While on balance the seeding of Djokovic, Nadal and Murray respectively are about right (although some might have said Murray on the back of last year’s win might have deserved a higher seeding), Federer has grounds for feeling aggrieved. While acknowledging their undoubted skills and talents, seeing Ferrer, Berdych and del Potro ahead of him cannot have made him a ‘happy camper’. Being the champion he is, however, this will probably act as a spur to galvanise him into vigorous form. That said, Federer faces the prospect of a quarters encounter with a sharp and in form Nadal, a contest in which it will take all his strengths for him to prevail.
For Murray, the positioning of Berdych and Wawrinka in his part of the draw could prove challenging, while Djokovic faces players of the calibre of del Potro, Paire, Hewitt and Melzer to insure against any complacency.
Raonic and Gasquet are the main threats to third-seeded Ferrer in his part of the draw, on paper at least, the easiest draw among the four top seeds.
Serena Williams predictably takes the No. 1 seeding in the women’s draw. Azarenka is No.2, Radwanska No. 3 and Errani No.4. Serena’s progress is considerably assisted by the withdrawal through injury of Maria Sharapova and the surprise retirement of Marion Bartoli. Li Na and Wozniacki are also among the higher seeds, both capable of progressing far during the fortnight. All the indications are, however, that Azarenka is Serena’s chief threat and the only one likely on past form to topple the American.

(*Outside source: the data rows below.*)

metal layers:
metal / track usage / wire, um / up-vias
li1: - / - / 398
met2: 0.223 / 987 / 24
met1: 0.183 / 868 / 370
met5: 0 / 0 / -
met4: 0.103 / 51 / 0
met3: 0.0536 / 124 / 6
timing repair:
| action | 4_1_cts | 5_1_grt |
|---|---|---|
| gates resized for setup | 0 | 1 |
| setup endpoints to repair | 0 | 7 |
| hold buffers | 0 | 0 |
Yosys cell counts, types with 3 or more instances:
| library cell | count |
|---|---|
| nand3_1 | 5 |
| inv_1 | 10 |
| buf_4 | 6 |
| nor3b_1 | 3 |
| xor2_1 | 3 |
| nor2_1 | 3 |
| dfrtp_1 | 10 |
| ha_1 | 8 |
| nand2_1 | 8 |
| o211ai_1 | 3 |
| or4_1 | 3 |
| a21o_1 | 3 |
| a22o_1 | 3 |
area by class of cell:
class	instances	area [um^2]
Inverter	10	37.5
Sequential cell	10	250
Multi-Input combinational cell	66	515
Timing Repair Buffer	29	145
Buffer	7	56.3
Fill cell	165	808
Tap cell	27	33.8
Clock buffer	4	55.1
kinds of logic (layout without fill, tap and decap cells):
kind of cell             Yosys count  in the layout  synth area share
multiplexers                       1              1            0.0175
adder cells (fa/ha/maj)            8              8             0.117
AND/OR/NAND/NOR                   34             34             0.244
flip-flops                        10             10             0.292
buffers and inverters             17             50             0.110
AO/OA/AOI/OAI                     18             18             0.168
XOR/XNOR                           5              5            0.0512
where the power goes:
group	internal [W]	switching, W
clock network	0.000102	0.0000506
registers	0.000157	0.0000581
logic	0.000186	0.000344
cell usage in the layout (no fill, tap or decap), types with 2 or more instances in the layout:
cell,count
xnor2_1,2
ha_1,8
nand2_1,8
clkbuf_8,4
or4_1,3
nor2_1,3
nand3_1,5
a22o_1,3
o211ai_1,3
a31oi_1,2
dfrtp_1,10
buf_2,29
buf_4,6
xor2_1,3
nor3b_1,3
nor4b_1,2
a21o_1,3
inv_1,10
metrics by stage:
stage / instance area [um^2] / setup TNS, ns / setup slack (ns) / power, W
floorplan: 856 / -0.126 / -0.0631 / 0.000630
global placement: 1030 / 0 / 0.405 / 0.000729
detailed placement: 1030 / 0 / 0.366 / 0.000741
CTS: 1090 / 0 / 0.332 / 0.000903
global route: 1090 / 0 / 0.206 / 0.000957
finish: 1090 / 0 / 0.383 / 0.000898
===== src/rtl/mbpr_pkg.sv =====
// Shared types, status codes and the CRC-8 step of the packet reassembler.
package mbpr_pkg;

  localparam int FRAME_BYTES = 8;

  localparam logic [2:0] ST_OK       = 3'd0;
  localparam logic [2:0] ST_PROGRESS = 3'd1;
  localparam logic [2:0] ST_BAD_ADDR = 3'd2;
  localparam logic [2:0] ST_NO_BUF   = 3'd3;
  localparam logic [2:0] ST_BAD_FMT  = 3'd4;
  localparam logic [2:0] ST_BAD_CRC  = 3'd5;

  localparam logic [1:0] KIND_BAD_ADDR = 2'd0;
  localparam logic [1:0] KIND_START    = 2'd1;
  localparam logic [1:0] KIND_END      = 2'd2;
  localparam logic [1:0] KIND_DATA     = 2'd3;

  typedef struct packed {
    logic [7:0]  function_id;
    logic [7:0]  dest_addr;
    logic [7:0]  source_addr;
    logic [7:0]  marker;
    logic [3:0]  data_count;
    logic [63:0] frame_data;
  } in_item_t;

  typedef struct packed {
    logic [2:0] status;
    logic [7:0] packet_function;
    logic [7:0] packet_source;
    logic [7:0] packet_dest;
    logic [7:0] packet_param;
    logic [7:0] data_byte;
    logic       byte_valid;
    logic       last;
  } out_item_t;

  typedef struct packed {
    logic [1:0]  kind;
    logic [7:0]  fn;
    logic [7:0]  src;
    logic [7:0]  dst;
    logic [3:0]  cnt;
    logic [63:0] data;
  } cmd_t;

  function automatic logic [7:0] crc_byte(input logic [7:0] crc, input logic [7:0] b,
                                          input logic [7:0] poly);
    logic [7:0] c;
    c = crc ^ b;
    for (int i = 0; i < 8; i++) begin
      c = c[7] ? ((c << 1) ^ poly) : (c << 1);
    end
    return c;
  endfunction

endpackage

All major tournaments throw up the occasional upset, particularly in the gruelling schedule of a fortnight-long Grand Slam event. While the women’s event looks more easily predicted than the men’s, as this year’s Wimbledon showed, top seeds can fall like skittles and totally upset the dynamics of an event. The US Open has its own particular dynamic in which the role of the crowd and the late summer heat and humidity both play a part. As the final ‘major’ of the year, it will, as always, be hotly contested.